Hmm, you seemed to miss something very big from the bible. At the end of Acts 21 there was a crowd that wanted to kill Paul but he was saved by Roman soldiers. He asked the captain to allow him to speak to the people. The bible said, "And when there was made a great silence, he spake unto them in the Hebrew tongue, saying, Men, brethren, and fathers, hear ye my defence which I make now unto you. (And when they heard that he spake in the Hebrew tongue to them, they kept the more silence: and he saith,)" He goes on to make his defence to them, explaining how he persecuted the Christians until Christ came to him on the road to Damascus.

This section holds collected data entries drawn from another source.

`config.mk`:
```
export PLATFORM = sky130hd
export DESIGN_NAME = fdcm_misc_cmd
export DESIGN_NICKNAME = d
export VERILOG_FILES = /design/src/verilog/fdcm_misc_cmd.v
export VERILOG_INCLUDE_DIRS = /design/src /design/src/verilog
export SDC_FILE = /design/constraint.sdc
export NUM_CORES = 1
export LEC_CHECK = 0
export BUFFER_PORTS_ARGS = -buffer_cell sky130_fd_sc_hd__buf_4
export CAP_MARGIN = 30
export CORE_ASPECT_RATIO = 1.1
export CORE_MARGIN = 2
export CORE_UTILIZATION = 30
export DETAILED_ROUTE_END_ITERATION = 10
export PLACE_DENSITY = 0.55
export REMOVE_ABC_BUFFERS = 1
export SYNTH_ARGS = -nofsm -noshare
export SYNTH_HDL_FRONTEND = slang
export SYNTH_SLANG_ARGS = --single-unit
```
`constraint.sdc`:
```
create_clock -name ref_clk -period 3.7 [get_ports ref_clk]
set_input_delay 0.37 -clock ref_clk [delete_from_list [all_inputs] [get_ports ref_clk]]
set_output_delay 0.37 -clock ref_clk [all_outputs]
set_load 0.01 [all_outputs]
```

He stated that Christ said unto him, "Depart: for I will send thee far hence to the Gentiles." Luke then records, "and they gave him audience unto this word, and then lifted up their voices, and said, Away with such a fellow from the earth: for it is not fit that he should live."

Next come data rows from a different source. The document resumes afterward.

<file path="config.mk">
export PLATFORM = sky130hd
export DESIGN_NAME = srpc_top
export DESIGN_NICKNAME = d
export VERILOG_FILES = /design/src/design/srpc_pkg.sv /design/src/design/srpc_top.sv
export SDC_FILE = /design/constraint.sdc
export NUM_CORES = 1
export LEC_CHECK = 0
export ABC_AREA = 1
export ABC_CLOCK_PERIOD_IN_PS = 2700
export BUFFER_PORTS_ARGS = -buffer_cell sky130_fd_sc_hd__buf_2
export CORE_UTILIZATION = 60
export DETAILED_ROUTE_END_ITERATION = 8
export PLACE_DENSITY = 0.81
export SLEW_MARGIN = 20
export SYNTH_ARGS = -nofsm -noshare
export SYNTH_HDL_FRONTEND = slang
export SYNTH_SLANG_ARGS = --single-unit
</file>
<file path="constraint.sdc">
create_clock -name clock_i -period 2.7 [get_ports clock_i]
set_input_delay 0.135 -clock clock_i [delete_from_list [all_inputs] [get_ports clock_i]]
set_output_delay 0.135 -clock clock_i [all_outputs]
set_load 0.01 [all_outputs]
</file>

Ok, so we have Paul speaking to them in Hebrew. Apparently Hebrew wasn't quite as lost as you thought. When he spake to them in Hebrew, they kept the more silence. Why? Well, it was their tongue. The Gentiles that were there couldn't understand what he was telling them. Finally, when he tells that Christ said He would send him to the Gentiles, Luke said they gave him audience until that word, and then they cried out for him to be killed. The fact is, these Jews hated the Gentiles. They didn't like the Romans being there, they thought the Gentiles were dogs, and they especially hated the idea of the religion going out to the Gentiles. The idea of a religious message being given on an equal footing to Gentiles, and Gentiles being equal with Jews in religion was offensive to them.
Given all these facts, I find it hard to believe that Jesus preached from the LXX. Is it possible? Yes, I wasn't there. But it just doesn't add up to Jewish notions at the time.
Paul, though probably possessing actual Hebrew skills as trained by one of Israel's finest teachers, spoke not in Hebrew, but in the dialect of the Hebrews, in other words, Aramaic. Virtually every commentator agrees. Hebrew was not a common spoken language at this time.
Here is one of the places where insistence on a KJV translation has let you down and suggested something that is not precisely translated. The Greek says "hebrais dialektos" = Hebrew dialect, not Hebrew "tongue," which would imply, as you suggested, that the actual language of Hebrew was spoken by Paul.
Jamieson-Fausset-Brown Bible Commentary:
"in the Hebrew tongue-the Syro-Chaldaic, the vernacular tongue of the Palestine Jews since the captivity"
Wesley's Notes:
"In the Hebrew tongue - That dialect of it, which was then commonly spoken at Jerusalem (Aramaic)"
Vincent's Word Studies:
"Lit., dialect: the language spoken by the Palestinian Jews - a mixture of Syriac and Chaldaic"
Gill's Exposition of the Entire Bible:
"he spake unto them in the Hebrew tongue; which the people he spoke to best understood, and was his own mother tongue; the Alexandrian copy reads, "in his own dialect"; this was not pure Hebrew that was spoke in common in those times, but the Syro-Chaldean language"
Clarke's Commentary on the Bible:
"He spake unto them in the Hebrew tongue - What was called then the Hebrew, viz. the Chaldaeo-Syriac; very well expressed by the Codex Bezae, τῃ ιδιᾳ διαλεκτῳ, in their own dialect."
Barnes' Notes on the Bible:
"In the Hebrew tongue - The language which was spoken by the Jews, which was then a mixture of the Chaldee and Syriac, called Syro-Chaldaic. This language he doubtless used on this occasion in preference to the Greek, because it was understood better by the multitude, and would tend to conciliate them if they heard him address them in their own tongue."
About "Jewish notions at that time..." I humbly suggest a study of Jewish culture. They were very Hellenized. Greek or Aramaic were the languages of the day.